__WHAT IS BEING ASKED__
Write out the data below exactly, from its first line to the line containing "hazard = ram_load_access_id_ex", that line included.

(Stored data)
==> src/rtl/pipeline_hazard_ctrl_load_use.sv <==
// load_use_detect: combinational load-use compare between the EX load and the ID sources.
module load_use_detect (
    input  logic       ram_load_access_id_ex,
    input  logic       reg_wen_id_ex,
    input  logic [4:0] rd_ex,
    input  logic [4:0] rs1_id,
    input  logic [4:0] rs2_id,
    input  logic       rs1_used,
    input  logic       rs2_used,
    output logic       hazard
);

    always_comb begin
        hazard = ram_load_access_id_ex && reg_wen_id_ex && (rd_ex != 5'd0) &&
                 ((rs1_used && (rs1_id == rd_ex)) || (rs2_used && (rs2_id == rd_ex)));
    end

endmodule

==> src/rtl/pipeline_hazard_ctrl.sv <==
// pipeline_hazard_ctrl: stall/flush control for PC, IF_ID and ID_EX (load-use, load latency, WFI, redirects).
// Optional PIPE_STALL_CNT_EN adds a saturating stall_cycles counter output.
module pipeline_hazard_ctrl
    import pipeline_hazard_ctrl_pkg::*;
#(
    parameter int FLUSH_CYCLES = 2,
    parameter int LOAD_LAT     = 1
) (
    input  logic        clk,
    input  logic        rst_sync,
    input  logic        jump_flag_ex,
    input  logic        trap_enter,
    input  logic        irq_pending,
    input  logic        wait_for_interrupt,
    input  logic        bus_ready,
    input  logic        ram_load_access_id_ex,
    input  logic        reg_wen_id_ex,
    input  logic [4:0]  rd_ex,
    input  logic [4:0]  rs1_id,
    input  logic [4:0]  rs2_id,
    input  logic        rs1_used,
    input  logic        rs2_used,
    output logic        stall_front_n,
    output logic        stall_n,
    output logic        hold_flag,
    output logic        wfi_sleeping
`ifdef PIPE_STALL_CNT_EN
    ,
    output logic [31:0] stall_cycles
`endif
);

    localparam logic [FLUSH_CNT_W-1:0] FLUSH_INIT = FLUSH_CNT_W'(FLUSH_CYCLES - 1);
    localparam logic [LOAD_CNT_W-1:0]  LOAD_INIT  = LOAD_CNT_W'(LOAD_LAT - 1);

    pipe_state_e             state_q, state_d;
    logic [FLUSH_CNT_W-1:0]  flush_cnt_q, flush_cnt_d;
    logic [LOAD_CNT_W-1:0]   load_cnt_q, load_cnt_d;
    logic                    hazard;

    load_use_detect u_load_use (
        .ram_load_access_id_ex (ram_load_access_id_ex),
        .reg_wen_id_ex         (reg_wen_id_ex),
        .rd_ex                 (rd_ex),
        .rs1_id                (rs1_id),
        .rs2_id                (rs2_id),
        .rs1_used              (rs1_used),
        .rs2_used              (rs2_used),
        .hazard                (hazard)
    );

    always_comb begin
        state_d       = state_q;
        flush_cnt_d   = flush_cnt_q;
        load_cnt_d    = load_cnt_q;
        stall_front_n = 1'b1;
        stall_n       = 1'b1;
        hold_flag     = 1'b0;
        wfi_sleeping  = 1'b0;
        if (rst_sync) begin
            hold_flag = 1'b1;
        end else if (trap_enter || jump_flag_ex) begin
            hold_flag   = 1'b1;
            state_d     = (FLUSH_CYCLES > 1) ? FLUSH : RUN;
            flush_cnt_d = FLUSH_INIT;
            load_cnt_d  = '0;
        end else if (state_q == FLUSH) begin
            hold_flag   = 1'b1;
            flush_cnt_d = flush_cnt_q - 1'b1;
            state_d     = (flush_cnt_q <= 1) ? RUN : FLUSH;
        end else if (!bus_ready) begin
            // Bus back-pressure freezes everything, including a parked WFI.
            stall_front_n = 1'b0;
            stall_n       = 1'b0;
            wfi_sleeping  = (state_q == SLEEP);
        end else if (state_q == LOAD_WAIT) begin
            stall_front_n = 1'b0;
            stall_n       = 1'b0;
            load_cnt_d    = load_cnt_q - 1'b1;
            state_d       = (load_cnt_q <= 1) ? RUN : LOAD_WAIT;
        end else if (state_q == SLEEP) begin
            stall_front_n = 1'b0;
            stall_n       = 1'b0;
            wfi_sleeping  = 1'b1;
            state_d       = irq_pending ? RUN : SLEEP;
        end else if (hazard) begin
            // ID_EX keeps moving so the bubble enters through the exception path.
            stall_front_n = 1'b0;
            state_d       = (LOAD_LAT > 1) ? LOAD_WAIT : RUN;
            load_cnt_d    = LOAD_INIT;
        end else if (wait_for_interrupt && !irq_pending) begin
            state_d = SLEEP;
        end
    end

    always_ff @(posedge clk) begin
        if (rst_sync) begin
            state_q     <= RUN;
            flush_cnt_q <= '0;
            load_cnt_q  <= '0;
        end else begin
            state_q     <= state_d;
            flush_cnt_q <= flush_cnt_d;
            load_cnt_q  <= load_cnt_d;
        end
    end

`ifdef PIPE_STALL_CNT_EN
    logic [31:0] stall_cycles_q, stall_cycles_d;

    always_comb begin
        stall_cycles_d = stall_cycles_q;
        if ((!stall_front_n || !stall_n) && (stall_cycles_q != 32'hFFFF_FFFF))
            stall_cycles_d = stall_cycles_q + 32'd1;
    end

    always_ff @(posedge clk) begin
        if (rst_sync)
            stall_cycles_q <= '0;
        else
            stall_cycles_q <= stall_cycles_d;
    end

    assign stall_cycles = stall_cycles_q;
`endif

endmodule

__OUTPUT OF THE TASK__
==> src/rtl/pipeline_hazard_ctrl_load_use.sv <==
// load_use_detect: combinational load-use compare between the EX load and the ID sources.
module load_use_detect (
    input  logic       ram_load_access_id_ex,
    input  logic       reg_wen_id_ex,
    input  logic [4:0] rd_ex,
    input  logic [4:0] rs1_id,
    input  logic [4:0] rs2_id,
    input  logic       rs1_used,
    input  logic       rs2_used,
    output logic       hazard
);

    always_comb begin
        hazard = ram_load_access_id_ex && reg_wen_id_ex && (rd_ex != 5'd0) &&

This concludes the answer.